* _INSTRUCTIONS TO FOLLOW_
Starting with the line containing "sflag <= (hdr_enc" and going on through the line containing "if (in_rdata[7:6] == 2'b11)", return the lines of the data below exactly, and only those.

* _Dataset entries_

This is an optimization exercise on Yosys and OpenROAD, whose aim is small area, a short achievable clock period and few clock cycles, not a production implementation.
Where RTL was checked, it was by simulation tests only, not by an equivalence proof against the original.
The RTL of run 6 was laid out without a check of its function.
Power figures rest on the tool's default switching activity, not on a simulated workload.

==> flow/config.mk <==
export PLATFORM = sky130hd
export DESIGN_NAME = gss_engine
export DESIGN_NICKNAME = gss_engine
export VERILOG_FILES = /design/flow/design.v
export SDC_FILE = /design/flow/constraint.sdc
export NUM_CORES = 4
export LEC_CHECK = 0
export CAP_MARGIN = 20
export CORE_MARGIN = 2
export CORE_UTILIZATION = 40
export PLACE_DENSITY = 0.6
export SETUP_SLACK_MARGIN = 5
export SLEW_MARGIN = 20
export TNS_END_PERCENT = 0
==> flow/constraint.sdc <==
create_clock -name core_clock -period 10.0 [get_ports {clk}]
set_input_delay 2.0000 -clock core_clock [delete_from_list [all_inputs] [get_ports {clk}]]
set_output_delay 2.0000 -clock core_clock [all_outputs]
set_load 0.01 [all_outputs]
==> flow/design.v <==
module gss_engine (
    input  wire        clk,
    input  wire        rst,           
    input  wire        start,         
    input  wire [15:0] in_len,        
    output reg         busy,
    output reg         done,
    output reg         err,
    output reg         passthru,
    output reg         rstop,
    output reg  [2:0]  err_code,
    output reg  [3:0]  err_info,
    output wire [15:0] err_pos,
    output reg  [15:0] res_len,
    output reg  [7:0]  hdr_enc,
    output reg  [7:0]  hdr_pack,
    output reg  [31:0] hdr_usize,
    output reg  [15:0] in_addr,
    input  wire [7:0]  in_rdata,
    output wire [15:0] out_addr,
    output reg         out_we,
    output reg  [7:0]  out_wdata,
    input  wire [7:0]  out_rdata
);
    localparam [7:0] CH_D = 8'h44, CH_R = 8'h52, CH_H = 8'h48, CH_W = 8'h57;
    localparam [7:0] CH_B = 8'h42, CH_S = 8'h53;
    localparam [3:0] I_HEADER = 4'd1, I_R_OPERAND = 4'd2, I_OUT_OVERRUN = 4'd6,
                     I_ODD_TAIL = 4'd11, I_OUT_CAP = 4'd12, I_PACK_W = 4'd14,
                     I_NOT_BUILT = 4'd15;
    localparam [3:0]
        S_IDLE  = 4'd0,
        S_HDR   = 4'd1,
        S_CTL   = 4'd2,
        S_COPY  = 4'd3,
        S_FILL  = 4'd4,    
        S_COPY1 = 4'd5,    
        S_VAL   = 4'd6,    
        S_CNT   = 4'd7,    
        S_END   = 4'd8,    
        S_TL    = 4'd9,    
        S_DRAIN = 4'd10,   
        S_ERR   = 4'd11,   
        S_DONE  = 4'd12,
        S_RAW   = 4'd13;
    reg [3:0]  state;
    reg [15:0] room;        
    reg [15:0] pk_rem;      
    reg [11:0] cnt;         
    reg [1:0]  xop;         
    reg        fz;          
    wire       mbad = (hdr_usize != 32'h1A44534C);    
    reg        st1;         
    reg        oa0;         
    reg        sflag;       
    reg        fb, fw;      
    reg [7:0]  r1, m;
    reg [7:0]  tp;          
    reg        br;          
    reg        pv_d;        
    reg [7:0]  px_d;        
    reg        par;         
    reg        sf;          
    wire [15:0] wc = res_len;
    assign out_addr = {res_len[15:1], oa0};
    assign err_pos  = pk_rem;
    wire is_b = fb;
    wire is_w = fw;
    wire ws   = fw | sflag;
    wire [5:0]  c6      = in_rdata[5:0];
    wire [11:0] cnt12   = {cnt[11:8], in_rdata};
    wire        room_nz = (room != 16'd0);
    wire        pk_nz   = (pk_rem != 16'd0);
    wire        pk_one  = (pk_rem == 16'd1);
    wire        room_one = (room == 16'd1);
    wire        cnt_one = (cnt == 12'd1);
    wire        cnt_z   = (cnt == 12'd0);
    wire        o_trunc = ({4'd0, cnt} > pk_rem);
    wire        o_over  = ({4'd0, cnt} > room);
    wire [15:0] pk_dec   = pk_rem - 16'd1;
    reg         ia_inc, ia_ld12;
    always @(*) begin
        ia_inc  = 1'b0;
        ia_ld12 = 1'b0;
        case (state)
            S_HDR:   if (!st1 && cnt[3:0] == 4'd9) ia_ld12 = 1'b1; else ia_inc = 1'b1;
            S_CNT:   ia_inc = (xop == 2'd2) & pk_nz;
            S_VAL:   ia_inc = pk_nz & ~o_over & (cnt_z | cnt_one);
            S_FILL:  ia_inc = cnt_z | cnt_one | room_one;
            S_COPY1, S_COPY, S_RAW: ia_inc = 1'b1;
            default: ;
        endcase
    end
    wire        ctl_inc = (state == S_CTL) & room_nz & pk_nz & in_rdata[7];
    wire [15:0] ia_inc1 = in_addr + 16'd1;
    wire [15:0] ia_base = ia_ld12 ? 16'd12 : (ia_inc ? ia_inc1 : in_addr);
    always @(posedge clk)
        in_addr <= (start && !busy) ? 16'd0 : (ctl_inc ? ia_inc1 : ia_base);
    reg         pv;         
    reg  [7:0]  px;         
    wire [7:0]  tp_m1 = tp - 8'd1;
    wire        bin   = is_w & par & br;
    wire [8:0]  diff  = {1'b0, m} - {1'b0, px_d} - {8'd0, bin};
    wire [7:0]  tp_b  = br ? tp_m1 : tp;
    always @(*) begin
        pv = 1'b0;
        px = 8'h00;
        case (state)
            S_VAL:   begin pv = ~cnt_z; px = in_rdata; end
            S_FILL:  begin pv = ~cnt_z; px = fz ? 8'h00 : px_d; end
            S_COPY:  begin pv = 1'b1; px = in_rdata; end
            S_RAW:   begin pv = room_nz; px = fz ? 8'h00 : in_rdata; end
            S_END:   begin pv = ~pv_d & par & ws & room_nz; end
            default: ;
        endcase
    end
    task automatic finish;
        begin
            done   <= 1'b1;
            busy   <= 1'b0;
            out_we <= 1'b0;
            pk_rem <= 16'd0;
            state  <= S_DONE;
        end
    endtask
    task automatic raise(input [2:0] code, input [3:0] info, input pos, input pos13);
        begin
            err      <= 1'b1;
            err_code <= code;
            err_info <= info;
            if (pos) begin
                st1      <= 1'b1;
                fz       <= ~pos13;
                state    <= S_ERR;
            end else begin
                finish;
                res_len  <= 16'd0;
            end
        end
    endtask
    always @(posedge clk) begin
        begin
            out_we <= 1'b0;
            if (out_we) begin
                res_len <= wc + 16'd1;
                oa0     <= ~oa0;
            end
            pv_d <= pv;
            if (pv) px_d <= px;
            if (pv_d) begin
                par <= ~par;
                sf  <= 1'b1;
                r1  <= px_d;
                m   <= is_b ? px_d : r1;
                br  <= diff[8];
                out_we    <= 1'b1;
                out_wdata <= diff[7:0];
                if (!is_b && !ws) out_wdata <= px_d;
                if (sflag && !par) begin
                    tp        <= diff[7:0];
                    out_wdata <= tp_b;
                    out_we    <= sf;
                end
            end
            case (state)
                S_IDLE, S_DONE: begin
                end
                S_HDR: begin
                    st1      <= 1'b0;
                    cnt[3:0] <= st1 ? 4'd0 : cnt[3:0] + 4'd1;
                    pk_rem   <= pk_dec;
                    if (st1) begin
                        err       <= 1'b0;
                        passthru  <= 1'b0;
                        rstop     <= 1'b0;
                        err_code  <= 3'd0;
                        err_info  <= 4'd0;
                        hdr_enc   <= 8'd0;
                        hdr_pack  <= 8'd0;
                        hdr_usize <= 32'd0;
                    end
                    if ((st1 && wc < 16'd6) || (!st1 && cnt[3:0] == 4'd4 && mbad)) begin
                        passthru  <= 1'b1;
                        hdr_usize <= 32'd0;
                        finish;
                    end else if (!st1 && cnt[3:0] == 4'd4 && wc < 16'd12) begin
                        hdr_usize <= 32'd0;
                        raise(3'd2, I_HEADER, 1'b0, 1'b0);
                    end else if (!st1 && cnt[3:0] <= 4'd9) begin
                        hdr_usize <= {in_rdata, hdr_usize[31:8]};
                        hdr_pack  <= hdr_usize[7:0];
                        hdr_enc   <= hdr_pack;
                    end
                    if (!st1 && cnt[3:0] == 4'd10) begin
                        room  <= hdr_usize[15:0];
                        res_len <= 16'd0;
                        oa0   <= (hdr_enc == CH_S);
                        sflag <= (hdr_enc == CH_S);
                        fb    <= (hdr_enc == CH_B);
                        fw    <= (hdr_enc == CH_W);
                        fz    <= pk_one;
                        r1 <= 8'd0; m <= 8'd0; br <= 1'b0; par <= 1'b0; sf <= 1'b0;
                        tp <= 8'd0;
                        if (hdr_usize[31:16] != 16'd0)
                            raise(3'd1, I_OUT_CAP, 1'b0, 1'b0);
                        else begin
                            case (hdr_pack)
                                CH_R:       state <= S_CTL;
                                CH_W:       raise(3'd4, I_PACK_W, 1'b0, 1'b0);
                                CH_D, CH_H: raise(3'd4, I_NOT_BUILT, 1'b0, 1'b0);
                                default:    state <= S_RAW;
                            endcase
                        end
                    end
                end
                S_CTL: begin
                    if (!room_nz || !pk_nz) begin
                        state <= S_END;
                    end else begin
                        pk_rem <= pk_dec;
                        state <= {2'b01, in_rdata[7:6]};
                        fz    <= ~in_rdata[7];
                        xop   <= in_rdata[5:4];
                        if (in_rdata[7:6] == 2'b11) cnt[11:8] <= in_rdata[3:0];
                        else                        cnt       <= {6'd0, c6};
                    end
                end
                S_CNT: begin
                    pk_rem <= pk_dec;
                    cnt    <= cnt12;
                    if (xop == 2'd3) begin           
                        rstop   <= 1'b1;
                        finish;
                        res_len <= 16'd0;
                    end else if (!pk_nz) raise(3'd2, I_R_OPERAND, 1'b1, 1'b1);
                    else case (xop)
                        2'd0: begin   
                            fz    <= 1'b1;
                            state <= S_FILL;
                        end
                        2'd1: begin   
                            state <= S_COPY1;
                        end
                        default: begin   
                            fz      <= 1'b0;
                            state   <= S_VAL;
                        end
                    endcase
                end
                S_VAL: begin
                    pk_rem <= pk_dec;
                    if (!pk_nz)      raise(3'd2, I_R_OPERAND, 1'b1, 1'b1);
                    else if (o_over) raise(3'd3, I_OUT_OVERRUN, 1'b1, 1'b0);
                    else if (cnt_z || cnt_one) begin
                        if (!cnt_z) room <= room - 16'd1;
                        state   <= S_CTL;
                    end else begin
                        room  <= room - 16'd1;
                        cnt   <= cnt - 12'd1;
                        state <= S_FILL;
                    end
                end
                S_FILL: begin
                    if (!cnt_z) begin
                        room <= room - 16'd1;
                        cnt  <= cnt - 12'd1;
                    end
                    if (cnt_z || cnt_one || room_one) begin
                        state   <= S_CTL;
                    end
                end
                S_COPY1: begin
                    if (o_trunc)     raise(3'd2, I_R_OPERAND, 1'b1, 1'b1);
                    else if (o_over) raise(3'd3, I_OUT_OVERRUN, 1'b1, 1'b1);
                    else             state <= cnt_z ? S_CTL : S_COPY;
                end
                S_COPY: begin
                    room    <= room - 16'd1;
                    pk_rem  <= pk_dec;
                    cnt     <= cnt - 12'd1;
                    if (cnt_one) state <= S_CTL;
                end
                S_RAW: begin
                    room    <= room - 16'd1;
                    if (pk_nz) pk_rem <= pk_dec;
                    if (pk_one) fz <= 1'b1;
                    if (!room_nz || room_one) state <= S_END;
                end
                S_END: begin
                    if (!pv_d) begin
                        if (par & ws) begin
                            if (!room_nz) raise(3'd3, I_ODD_TAIL, 1'b0, 1'b0);
                            else state <= S_TL;
                        end else if (sflag & sf) begin
                            out_we    <= 1'b1;
                            out_wdata <= tp_b;
                            state     <= S_DRAIN;
                        end else begin
                            finish;
                        end
                    end
                end
                S_TL: begin
                    if (!pv_d) begin
                        if (sflag) begin
                            out_we    <= 1'b1;
                            out_wdata <= tp_b;
                            state     <= S_DRAIN;
                        end else begin
                            finish;
                        end
                    end
                end
                S_DRAIN: begin
                    finish;
                end
                S_ERR: begin
                    if (st1) begin
                        st1    <= 1'b0;
                        pk_rem <= in_addr;
                        cnt    <= fz ? 12'd12 : 12'd13;
                    end else begin
                        pk_rem <= pk_dec;
                        cnt    <= cnt - 12'd1;
                        if (cnt_one) begin
                            finish;
                            pk_rem  <= pk_dec;
                            res_len <= 16'd0;
                        end
                    end
                end
                default: state <= S_IDLE;
            endcase
            if (start && !busy) begin
                done      <= 1'b0;
                busy      <= 1'b1;
                res_len   <= in_len;
                pk_rem    <= in_len;
                st1       <= 1'b1;
                state     <= S_HDR;
            end
        end
        if (rst) begin
            state     <= S_IDLE;
            busy      <= 1'b0;
            done      <= 1'b0;
            err       <= 1'b0;
            passthru  <= 1'b0;
            rstop     <= 1'b0;
            err_code  <= 3'd0;
            err_info  <= 4'd0;
            res_len   <= 16'd0;
            pk_rem    <= 16'd0;
            hdr_enc   <= 8'd0;
            hdr_pack  <= 8'd0;
            hdr_usize <= 32'd0;
            out_we    <= 1'b0;
            pv_d      <= 1'b0;
        end
    end
endmodule
From an optimization exercise on the open Yosys and OpenROAD flow, aimed at small area, a short achievable clock period and few clock cycles; shortcuts taken in it are not production practice.
The RTL of this run was laid out without a check of its function.
Power is estimated from default activity; no workload was simulated.

==> design/flow/design.v <==
module fc_layout (
    input  wire [5:0] format,
    output reg  [4:0] w1,
    output reg  [4:0] w2,
    output reg  [4:0] w3,
    output reg  [4:0] w4,
    output reg  [4:0] w5,
    output reg  [4:0] w6,
    output reg  [4:0] w7,
    output reg  [4:0] w8
);
    always @(*) begin
        {w1, w2, w3, w4, w5, w6, w7, w8} = {8{5'd0}};
        case (format)
            6'd63: {w1, w2, w3, w4, w5, w6, w7, w8} =
                {5'd1, 5'd1, 5'd1, 5'd1, 5'd12, 5'd12, 5'd12, 5'd12};
            6'd1: {w1, w2, w3, w4, w5, w6, w7, w8} =
                {5'd1, 5'd1, 5'd1, 5'd1, 5'd1, 5'd1, 5'd1, 5'd1};
            6'd50: {w1, w2, w3, w4, w5, w6, w7, w8} =
                {5'd1, 5'd1, 5'd1, 5'd1, 5'd1, 5'd1, 5'd0, 5'd0};
            6'd10, 6'd20, 6'd30, 6'd40: {w1, w2, w3, w4, w5, w6, w7, w8} =
                {5'd8, 5'd8, 5'd8, 5'd0, 5'd0, 5'd0, 5'd0, 5'd0};
            6'd11, 6'd21, 6'd31, 6'd41: {w1, w2, w3, w4, w5, w6, w7, w8} =
                {5'd8, 5'd8, 5'd8, 5'd12, 5'd12, 5'd0, 5'd0, 5'd0};
            6'd5, 6'd6, 6'd7, 6'd8: {w1, w2, w3, w4, w5, w6, w7, w8} =
                {5'd12, 5'd12, 5'd12, 5'd0, 5'd0, 5'd0, 5'd0, 5'd0};
            default: ;
        endcase
    end
endmodule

* _WRITTEN RESPONSE_
                        sflag <= (hdr_enc == CH_S);
                        fb    <= (hdr_enc == CH_B);
                        fw    <= (hdr_enc == CH_W);
                        fz    <= pk_one;
                        r1 <= 8'd0; m <= 8'd0; br <= 1'b0; par <= 1'b0; sf <= 1'b0;
                        tp <= 8'd0;
                        if (hdr_usize[31:16] != 16'd0)
                            raise(3'd1, I_OUT_CAP, 1'b0, 1'b0);
                        else begin
                            case (hdr_pack)
                                CH_R:       state <= S_CTL;
                                CH_W:       raise(3'd4, I_PACK_W, 1'b0, 1'b0);
                                CH_D, CH_H: raise(3'd4, I_NOT_BUILT, 1'b0, 1'b0);
                                default:    state <= S_RAW;
                            endcase
                        end
                    end
                end
                S_CTL: begin
                    if (!room_nz || !pk_nz) begin
                        state <= S_END;
                    end else begin
                        pk_rem <= pk_dec;
                        state <= {2'b01, in_rdata[7:6]};
                        fz    <= ~in_rdata[7];
                        xop   <= in_rdata[5:4];
                        if (in_rdata[7:6] == 2'b11) cnt[11:8] <= in_rdata[3:0];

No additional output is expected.